La difícil tarea de vivir con los hombros encogidos… pero no mucho

Cuando aprendí a conducir, aquí en Madrid, una de las mayores pruebas de fuego eran las incorporaciones a la autopista de circunvalación, la M-30. Nunca manifesté mi miedo al dirigirme hacia ellas pero también es cierto que las primeras veces, aún con profesor a mi lado y doble pedal, el susto me hacía mover un poquito el pie derecho hacia el freno y encoger los hombros temiendo lo peor.

Con unas cuantas clases de más y un examen práctico digamos de prueba (catastrófica) y otro definitivo, conseguí el carnet de conducir pero, aún mucho tiempo después, aunque mantuviera el pie firme en el acelerador, entraba en la M-30 encogiendo un poquito los hombros por si acaso, esperando un golpe que, por fortuna y quizá por mayor pericia de la que yo confiaba tener, nunca llegó.
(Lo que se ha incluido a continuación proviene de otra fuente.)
--- src/rtl/core/mrf_pkg.sv ---
`timescale 1ns / 1ps
// Shared types, constants and the CRC-16 byte step for the RTU request framer.
// No dependencies.
package mrf_pkg;

    localparam int unsigned FRAME_LEN   = 8;
    localparam int unsigned IDX_W       = $clog2(FRAME_LEN);
    localparam int unsigned QUEUE_DEPTH = 2;

    localparam logic [15:0] CRC_INIT = 16'hFFFF;
    localparam logic [15:0] CRC_POLY = 16'hA001;

    // byte positions inside the frame
    localparam logic [IDX_W-1:0] BYTE_ID     = 3'd0;
    localparam logic [IDX_W-1:0] BYTE_FUNC   = 3'd1;
    localparam logic [IDX_W-1:0] BYTE_ADDR_H = 3'd2;
    localparam logic [IDX_W-1:0] BYTE_ADDR_L = 3'd3;
    localparam logic [IDX_W-1:0] BYTE_DATA_H = 3'd4;
    localparam logic [IDX_W-1:0] BYTE_DATA_L = 3'd5;
    localparam logic [IDX_W-1:0] BYTE_CRC_L  = 3'd6;
    localparam logic [IDX_W-1:0] BYTE_CRC_H  = 3'd7;

    // Modbus function codes
    localparam logic [7:0] FC_WRITE_COIL    = 8'h05;
    localparam logic [7:0] FC_READ_COIL     = 8'h01;
    localparam logic [7:0] FC_WRITE_HOLDING = 8'h06;
    localparam logic [7:0] FC_READ_INPUT    = 8'h04;
    localparam logic [7:0] FC_READ_DISCRETE = 8'h02;

    localparam logic [7:0] COIL_ON = 8'hFF;

    typedef enum logic [2:0] {
        CMD_WRITE_COIL    = 3'd0,
        CMD_READ_COIL     = 3'd1,
        CMD_WRITE_HOLDING = 3'd2,
        CMD_READ_INPUT    = 3'd3,
        CMD_READ_DISCRETE = 3'd4
    } t_cmd;

    // first six bytes of a frame, ready for serialising
    typedef struct packed {
        logic [7:0]  id;
        logic [7:0]  func;
        logic [15:0] addr;
        logic [15:0] data;
    } t_hdr;

    // one byte through the reflected CRC-16, bit by bit
    function automatic logic [15:0] crc_byte(input logic [15:0] crc_in, input logic [7:0] b);
        logic [15:0] c;
        c = crc_in ^ {8'h00, b};
        for (int k = 0; k < 8; k++) begin
            if (c[0]) begin
                c = (c >> 1) ^ CRC_POLY;
            end else begin
                c = c >> 1;
            end
        end
        return c;
    endfunction

endpackage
Hasta que no dejé de encoger los hombros no me fijé en lo que rodeaba al carril que me podría conducir al estropicio y podría jurar que ni siquiera me di cuenta de que al otro lado de uno de esos carriles se veía, bien grandecito, el Palacio de la Moncloa. Porque cuando uno encoge los hombros por si viene un golpe, solo se concentra en eso, en esperar el golpe, y nada más existe alrededor.
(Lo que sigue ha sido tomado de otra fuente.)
**src/rtl/hfa_pkg.sv**
```systemverilog
// ----------------------------------------------------------------------------
// hfa_pkg
// Types and codes shared by the hole fit allocator modules.
// ----------------------------------------------------------------------------
package hfa_pkg;

    // command codes
    localparam logic [1:0] CMD_LOAD    = 2'd0;
    localparam logic [1:0] CMD_ALLOC   = 2'd1;
    localparam logic [1:0] CMD_RELEASE = 2'd2;

    // fit mode codes
    localparam logic [1:0] FIT_FIRST = 2'd0;
    localparam logic [1:0] FIT_BEST  = 2'd1;
    localparam logic [1:0] FIT_WORST = 2'd2;

    // status codes
    localparam logic [1:0] ST_DONE   = 2'd0;
    localparam logic [1:0] ST_NO_FIT = 2'd1;
    localparam logic [1:0] ST_FULL   = 2'd2;

    localparam logic [20:0] SUM_MAX = 21'h1FFFFF;

    typedef struct packed {
        logic [1:0]  command;
        logic [15:0] item_size;
    } t_item;

    typedef struct packed {
        logic [1:0]  status;
        logic        granted;
        logic [4:0]  hole_index;
        logic [15:0] hole_length;
        logic [15:0] leftover;
        logic [20:0] internal_sum;
        logic [20:0] external_sum;
    } t_result;

    typedef enum logic [1:0] {
        S_IDLE,
        S_SCAN,
        S_DRAIN,
        S_FINISH
    } t_state;

    // controller to datapath
    typedef struct packed {
        logic accept;
        logic scan;
        logic finish;
    } t_ctl_cmd;

    // datapath to controller
    typedef struct packed {
        logic new_scan;
        logic scan_last;
    } t_dp_stat;

    function automatic logic [20:0] clip_sum(input logic [63:0] v);
        return (v > 64'(SUM_MAX)) ? SUM_MAX : v[20:0];
    endfunction

endpackage

```
**src/rtl/hfa_ram.sv**
```systemverilog
// ----------------------------------------------------------------------------
// hfa_ram
// Generic simple dual-port RAM, one write port and one registered read port.
// ----------------------------------------------------------------------------
module hfa_ram #(
    parameter int WIDTH = 16,
    parameter int DEPTH = 32
) (
    input  logic                     i_clk,
    input  logic                     i_we,
    input  logic [$clog2(DEPTH)-1:0] i_waddr,
    input  logic [WIDTH-1:0]         i_wdata,
    input  logic [$clog2(DEPTH)-1:0] i_raddr,
    output logic [WIDTH-1:0]         o_rdata
);

    logic [WIDTH-1:0] r_mem [DEPTH];
    logic [WIDTH-1:0] r_rdata;

    always_ff @(posedge i_clk) begin
        if (i_we) begin
            r_mem[i_waddr] <= i_wdata;
        end
        r_rdata <= r_mem[i_raddr];
    end

    assign o_rdata = r_rdata;

endmodule

```
**src/rtl/hfa_ctrl.sv**
```systemverilog
// ----------------------------------------------------------------------------
// hfa_ctrl
// Sequencer: accepts a transaction, runs the hole scan for allocates on a
// non-empty table, then commits the update and the result.
// ----------------------------------------------------------------------------
module hfa_ctrl (
    input  logic              i_clk,
    input  logic              i_rst_n,
    input  logic              i_start,
    input  hfa_pkg::t_dp_stat i_stat,
    output hfa_pkg::t_ctl_cmd o_cmd,
    output logic              o_busy
);

    hfa_pkg::t_state r_state;
    hfa_pkg::t_state n_state;

    always_ff @(posedge i_clk) begin
        if (!i_rst_n) begin
            r_state <= hfa_pkg::S_IDLE;
        end else begin
            r_state <= n_state;
        end
    end

    always_comb begin
        n_state = r_state;
        o_cmd   = '0;
        o_busy  = 1'b1;
        unique case (r_state)
            hfa_pkg::S_IDLE: begin
                o_busy = 1'b0;
                if (i_start) begin
                    o_cmd.accept = 1'b1;
                    n_state = i_stat.new_scan ? hfa_pkg::S_SCAN : hfa_pkg::S_FINISH;
                end
            end
            hfa_pkg::S_SCAN: begin
                o_cmd.scan = 1'b1;
                if (i_stat.scan_last) begin
                    n_state = hfa_pkg::S_DRAIN;
                end
            end
            // last read word is compared here
            hfa_pkg::S_DRAIN: begin
                n_state = hfa_pkg::S_FINISH;
            end
            hfa_pkg::S_FINISH: begin
                o_cmd.finish = 1'b1;
                n_state = hfa_pkg::S_IDLE;
            end
            default: begin
                n_state = hfa_pkg::S_IDLE;
            end
        endcase
    end

endmodule

```
**src/rtl/hfa_dp.sv**
```systemverilog
// ----------------------------------------------------------------------------
// hfa_dp
// Datapath: hole size RAM, used marks, scan compare, totals and the result
// register.
// ----------------------------------------------------------------------------
module hfa_dp #(
    parameter int HOLES     = 32,
    parameter int SIZE_BITS = 16
) (
    input  logic              i_clk,
    input  logic              i_rst_n,
    input  hfa_pkg::t_item    i_item,
    input  logic [1:0]        i_fit_mode,
    input  hfa_pkg::t_ctl_cmd i_cmd,
    output hfa_pkg::t_dp_stat o_stat,
    output logic              o_done,
    output hfa_pkg::t_result  o_result
);

    localparam int IDX_W = $clog2(HOLES);
    localparam int CNT_W = $clog2(HOLES + 1);
    localparam int TOT_W = SIZE_BITS + IDX_W;

    logic [1:0]           r_cmd;
    logic [SIZE_BITS-1:0] r_size;
    logic [IDX_W-1:0]     r_cnt;
    logic                 r_cmp_vld;
    logic [IDX_W-1:0]     r_cmp_idx;
    logic                 r_found;
    logic [IDX_W-1:0]     r_pick_idx;
    logic [SIZE_BITS-1:0] r_pick_size;
    logic                 r_used [HOLES];
    logic [CNT_W-1:0]     r_loaded;
    logic [TOT_W-1:0]     r_int_tot;
    logic [TOT_W-1:0]     r_ext_tot;
    logic [TOT_W-1:0]     r_load_tot;
    hfa_pkg::t_result     r_res;
    logic                 r_res_vld;

    logic [SIZE_BITS-1:0] rd_size;
    logic                 fits;
    logic                 take;
    logic                 full;
    logic                 ram_we;

    logic [1:0]           n_status;
    logic                 n_granted;
    logic [IDX_W-1:0]     n_idx;
    logic [SIZE_BITS-1:0] n_len;
    logic [SIZE_BITS-1:0] n_left;
    logic [TOT_W-1:0]     n_int_tot;
    logic [TOT_W-1:0]     n_ext_tot;
    logic [TOT_W-1:0]     n_load_tot;
    logic [CNT_W-1:0]     n_loaded;
    logic                 n_set_used;
    logic                 n_clr_slot;
    logic                 n_clr_all;

    assign full = (32'(r_loaded) >= HOLES);

    assign o_stat.new_scan  = (i_item.command == hfa_pkg::CMD_ALLOC) && (r_loaded != '0);
    assign o_stat.scan_last = ((32'(r_cnt) + 32'd1) == 32'(r_loaded));

    assign ram_we = i_cmd.finish && (r_cmd == hfa_pkg::CMD_LOAD) && !full;

    hfa_ram #(
        .WIDTH (SIZE_BITS),
        .DEPTH (HOLES)
    ) u_sizes (
        .i_clk   (i_clk),
        .i_we    (ram_we),
        .i_waddr (r_loaded[IDX_W-1:0]),
        .i_wdata (r_size),
        .i_raddr (r_cnt),
        .o_rdata (rd_size)
    );

    // candidate selection, one hole per cycle
    always_comb begin
        fits = r_cmp_vld && !r_used[r_cmp_idx] && (rd_size >= r_size);
        take = 1'b0;
        if (fits) begin
            priority if (!r_found) begin
                take = 1'b1;
            end else if (i_fit_mode == hfa_pkg::FIT_BEST) begin
                take = (rd_size < r_pick_size);
            end else if (i_fit_mode == hfa_pkg::FIT_WORST) begin
                take = (rd_size >= r_pick_size);
            end else begin
                take = 1'b0;
            end
        end
    end

    // commit values
    always_comb begin
        n_status   = hfa_pkg::ST_DONE;
        n_granted  = 1'b0;
        n_idx      = '0;
        n_len      = '0;
        n_left     = '0;
        n_int_tot  = r_int_tot;
        n_ext_tot  = r_ext_tot;
        n_load_tot = r_load_tot;
        n_loaded   = r_loaded;
        n_set_used = 1'b0;
        n_clr_slot = 1'b0;
        n_clr_all  = 1'b0;
        unique case (r_cmd)
            hfa_pkg::CMD_LOAD: begin
                if (full) begin
                    n_status = hfa_pkg::ST_FULL;
                end else begin
                    n_idx      = r_loaded[IDX_W-1:0];
                    n_ext_tot  = r_ext_tot + TOT_W'(r_size);
                    n_load_tot = r_load_tot + TOT_W'(r_size);
                    n_loaded   = r_loaded + CNT_W'(1);
                    n_clr_slot = 1'b1;
                end
            end
            hfa_pkg::CMD_ALLOC: begin
                if (r_found) begin
                    n_granted  = 1'b1;
                    n_idx      = r_pick_idx;
                    n_len      = r_pick_size;
                    n_left     = r_pick_size - r_size;
                    n_int_tot  = r_int_tot + TOT_W'(n_left);
                    n_ext_tot  = r_ext_tot - TOT_W'(r_pick_size);
                    n_set_used = 1'b1;
                end else begin
                    n_status = hfa_pkg::ST_NO_FIT;
                end
            end
            hfa_pkg::CMD_RELEASE: begin
                n_int_tot = '0;
                n_ext_tot = r_load_tot;
                n_clr_all = 1'b1;
            end
            default: begin
            end
        endcase
    end

    // control state
    always_ff @(posedge i_clk) begin
        if (!i_rst_n) begin
            for (int k = 0; k < HOLES; k++) begin
                r_used[k] <= 1'b0;
            end
            r_loaded   <= '0;
            r_int_tot  <= '0;
            r_ext_tot  <= '0;
            r_load_tot <= '0;
            r_cmp_vld  <= 1'b0;
            r_found    <= 1'b0;
            r_res_vld  <= 1'b0;
        end else begin
            r_cmp_vld <= i_cmd.scan;
            r_res_vld <= i_cmd.finish;
            if (i_cmd.accept) begin
                r_found <= 1'b0;
            end else if (take) begin
                r_found <= 1'b1;
            end
            if (i_cmd.finish) begin
                r_loaded   <= n_loaded;
                r_int_tot  <= n_int_tot;
                r_ext_tot  <= n_ext_tot;
                r_load_tot <= n_load_tot;
                if (n_clr_all) begin
                    for (int k = 0; k < HOLES; k++) begin
                        r_used[k] <= 1'b0;
                    end
                end else if (n_clr_slot) begin
                    r_used[n_idx] <= 1'b0;
                end else if (n_set_used) begin
                    r_used[n_idx] <= 1'b1;
                end
            end
        end
    end

    // payload
    always_ff @(posedge i_clk) begin
        if (i_cmd.accept) begin
            r_cmd  <= i_item.command;
            r_size <= SIZE_BITS'(i_item.item_size);
            r_cnt  <= '0;
        end else if (i_cmd.scan) begin
            r_cnt <= r_cnt + IDX_W'(1);
        end
        if (i_cmd.scan) begin
            r_cmp_idx <= r_cnt;
        end
        if (take) begin
            r_pick_idx  <= r_cmp_idx;
            r_pick_size <= rd_size;
        end
        if (i_cmd.finish) begin
            r_res.status       <= n_status;
            r_res.granted      <= n_granted;
            r_res.hole_index   <= 5'(32'(n_idx));
            r_res.hole_length  <= 16'(32'(n_len));
            r_res.leftover     <= 16'(32'(n_left));
            r_res.internal_sum <= hfa_pkg::clip_sum(64'(n_int_tot));
            r_res.external_sum <= hfa_pkg::clip_sum(64'(n_ext_tot));
        end
    end

    assign o_done   = r_res_vld;
    assign o_result = r_res;

endmodule

```
**src/rtl/hole_fit_allocator_top.sv**
```systemverilog
// ----------------------------------------------------------------------------
// hole_fit_allocator_top
// Hole table allocator with first, best and worst fit placement.
// ----------------------------------------------------------------------------
// A transaction is taken when i_start is high and o_busy is low; its result
// appears on o_result for one cycle with o_done high and cannot be held off.
// Load, release and unused commands go from accept straight to the commit
// state, and so does an allocate on an empty table. Otherwise an allocate
// scans the loaded holes: the hole sizes sit in a RAM with a single
// registered read port, so the scan reads one hole per cycle; then the drain
// state compares the last word and the finish state commits the update.
// fit_mode is written through i_cfg_we / i_cfg_wdata; the user must write it
// only while the block is idle, as the block itself does not enforce this.
module hole_fit_allocator_top #(
    parameter int HOLES     = 32,
    parameter int SIZE_BITS = 16
) (
    input  logic             i_clk,
    input  logic             i_rst_n,
    input  logic             i_start,
    input  hfa_pkg::t_item   i_item,
    output logic             o_busy,
    output logic             o_done,
    output hfa_pkg::t_result o_result,
    input  logic             i_cfg_we,
    input  logic [1:0]       i_cfg_wdata
);

    logic [1:0]        r_fit_mode;
    hfa_pkg::t_ctl_cmd ctl_cmd;
    hfa_pkg::t_dp_stat dp_stat;

    always_ff @(posedge i_clk) begin
        if (!i_rst_n) begin
            r_fit_mode <= hfa_pkg::FIT_FIRST;
        end else if (i_cfg_we) begin
            r_fit_mode <= i_cfg_wdata;
        end
    end

    hfa_ctrl u_ctrl (
        .i_clk   (i_clk),
        .i_rst_n (i_rst_n),
        .i_start (i_start),
        .i_stat  (dp_stat),
        .o_cmd   (ctl_cmd),
        .o_busy  (o_busy)
    );

    hfa_dp #(
        .HOLES     (HOLES),
        .SIZE_BITS (SIZE_BITS)
    ) u_dp (
        .i_clk      (i_clk),
        .i_rst_n    (i_rst_n),
        .i_item     (i_item),
        .i_fit_mode (r_fit_mode),
        .i_cmd      (ctl_cmd),
        .o_stat     (dp_stat),
        .o_done     (o_done),
        .o_result   (o_result)
    );

    // an accepted transaction keeps the block busy for the next cycle
    a_accept_busy: assert property (@(posedge i_clk) disable iff (!i_rst_n)
        (i_start && !o_busy) |=> o_busy)
        else $error("block not busy after accept");

    // a result is only shown once the sequencer is back to idle
    a_done_idle: assert property (@(posedge i_clk) disable iff (!i_rst_n)
        o_done |-> !o_busy)
        else $error("result strobe while busy");

    // a grant always reports done status
    a_grant_status: assert property (@(posedge i_clk) disable iff (!i_rst_n)
        (o_done && o_result.granted) |-> (o_result.status == hfa_pkg::ST_DONE))
        else $error("grant with failure status");

    // no grant means no hole length and no leftover
    a_nogrant_zero: assert property (@(posedge i_clk) disable iff (!i_rst_n)
        (o_done && !o_result.granted)
            |-> (o_result.hole_length == '0 && o_result.leftover == '0))
        else $error("length or leftover without grant");

endmodule
```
Desde hace un año nos toca vivir a todos con los hombros encogidos. Y no porque puedan pasarnos cosas, sino porque no dejan de pasarnos. Nos pasó el encierro. Nos pasa que mueren cientos de personas cada día, día tras día. Nos pasa que no podemos besar o abrazar a los nuestros, nos pasa que a veces no podemos siquiera acercarnos a ellos. Nos pasó el temporal, la nieve, el hielo y, otra vez, el encierro. Nos pasa que no podemos celebrar los cumpleaños, ni las bodas, ni las graduaciones, ni compartir el dolor en los funerales. Nos pasa que no viajamos, que pasamos las vacaciones en casa, sin apenas pisar la calle. Nos pasan los cierres de comercios, las quiebras en los negocios, las colas en los comedores sociales… Nos pasan las UCI colapsadas, los sanitarios exhaustos, nos pasan las vacunas que no llegan. Nos pasan. A todos nos pasan. Más o menos de cerca, pero no dejan de pasarnos.

Y, con tantas cosas que nos pasan ¿cómo no encoger los hombros?
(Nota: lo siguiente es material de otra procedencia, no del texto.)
## config.mk

```make
export PLATFORM = sky130hd
export DESIGN_NAME = iimu_sqrt
export DESIGN_NICKNAME = d
export VERILOG_FILES = /design/src/rtl/core/iimu_sqrt.sv
export SDC_FILE = /design/constraint.sdc
export NUM_CORES = 1
export LEC_CHECK = 0
export BUFFER_PORTS_ARGS = -buffer_cell sky130_fd_sc_hd__buf_2
export CORE_UTILIZATION = 31
export DETAILED_ROUTE_END_ITERATION = 7
export PLACE_DENSITY_LB_ADDON = 0.12
export SLEW_MARGIN = 20
export SYNTH_ARGS = -nofsm -noshare
export SYNTH_HDL_FRONTEND = slang
export SYNTH_SLANG_ARGS = --single-unit
```

## constraint.sdc

```tcl
create_clock -name i_clk -period 3.85 [get_ports i_clk]
set_input_delay 0 -clock i_clk [delete_from_list [all_inputs] [get_ports i_clk]]
set_output_delay 0 -clock i_clk [all_outputs]
set_load 0.01 [all_outputs]
```

## src/rtl/core/iimu_sqrt.sv

```systemverilog
// ----------------------------------------------------------------------------
// iimu_sqrt
// Pipelined digit-by-digit square root, two radicand bits per stage.
// Returns the floor root and the remainder n - root^2.
// ----------------------------------------------------------------------------
module iimu_sqrt #(
    parameter int unsigned W = 16
) (
    input  logic                   i_clk,
    input  logic                   i_en,
    input  logic [W-1:0]           i_rad,
    output logic [(W+1)/2-1:0]     o_root,
    output logic [(W+1)/2+2:0]     o_rem
);

    localparam int unsigned N2 = (W + 1) / 2;
    localparam int unsigned IW = 2 * N2;
    localparam int unsigned RW = N2 + 3;

    logic [IW-1:0] r_x    [N2];
    logic [N2-1:0] r_root [N2];
    logic [RW-1:0] r_rem  [N2];
    logic [IW-1:0] n_x    [N2];
    logic [N2-1:0] n_root [N2];
    logic [RW-1:0] n_rem  [N2];
    logic [IW-1:0] x_x    [N2+1];
    logic [N2-1:0] x_root [N2+1];
    logic [RW-1:0] x_rem  [N2+1];

    always_comb begin
        x_x[0]    = IW'(i_rad);
        x_root[0] = '0;
        x_rem[0]  = '0;
        for (int k = 0; k < N2; k++) begin
            x_x[k+1]    = r_x[k];
            x_root[k+1] = r_root[k];
            x_rem[k+1]  = r_rem[k];
        end
    end

    always_comb begin
        logic [RW-1:0] t;
        logic [RW-1:0] trial;
        logic          ge;
        for (int k = 0; k < N2; k++) begin
            t     = {x_rem[k][RW-3:0], x_x[k][IW-1 -: 2]};
            trial = RW'({x_root[k], 2'b01});
            ge    = (t >= trial);
            n_rem[k]  = ge ? (t - trial) : t;
            n_root[k] = {x_root[k][N2-2:0], ge};
            n_x[k]    = {x_x[k][IW-3:0], 2'b00};
        end
    end

    always_ff @(posedge i_clk) begin
        if (i_en) begin
            for (int k = 0; k < N2; k++) begin
                r_x[k]    <= n_x[k];
                r_root[k] <= n_root[k];
                r_rem[k]  <= n_rem[k];
            end
        end
    end

    assign o_root = r_root[N2-1];
    assign o_rem  = r_rem[N2-1];

endmodule

```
Pero no se puede vivir eternamente encogido, así que luchas por desencogerte y seguir viviendo, y riendo, pensando, imaginando, entreteniéndote y disfrutando.

A veces llegas casi a olvidarte de que la cifra diaria de contagiados, ingresados y fallecidos esconde muchos nombres y apellidos, muchas vidas atravesadas. Y, cuando te das cuenta,  no te parece bien desencogerte del todo, porque todo eso debe asustarte si no quieres caer en la insensibilidad. Así que te dejas encoger un poquito, por ellos, por todos, por todas estas cosas que nos pasan desde hace tanto.

Y sigues batallando en la búsqueda del equilibrio entre el susto, el miedo y la preocupación continua, por un lado, y la despreocupación, la templanza o la frialdad, por otro. Intentando sentir, pero no del todo. Intentando templar, pero no hasta la insensibilidad. Intentando, al fin, encoger los hombros solo lo justo, nada más. Difícil tarea.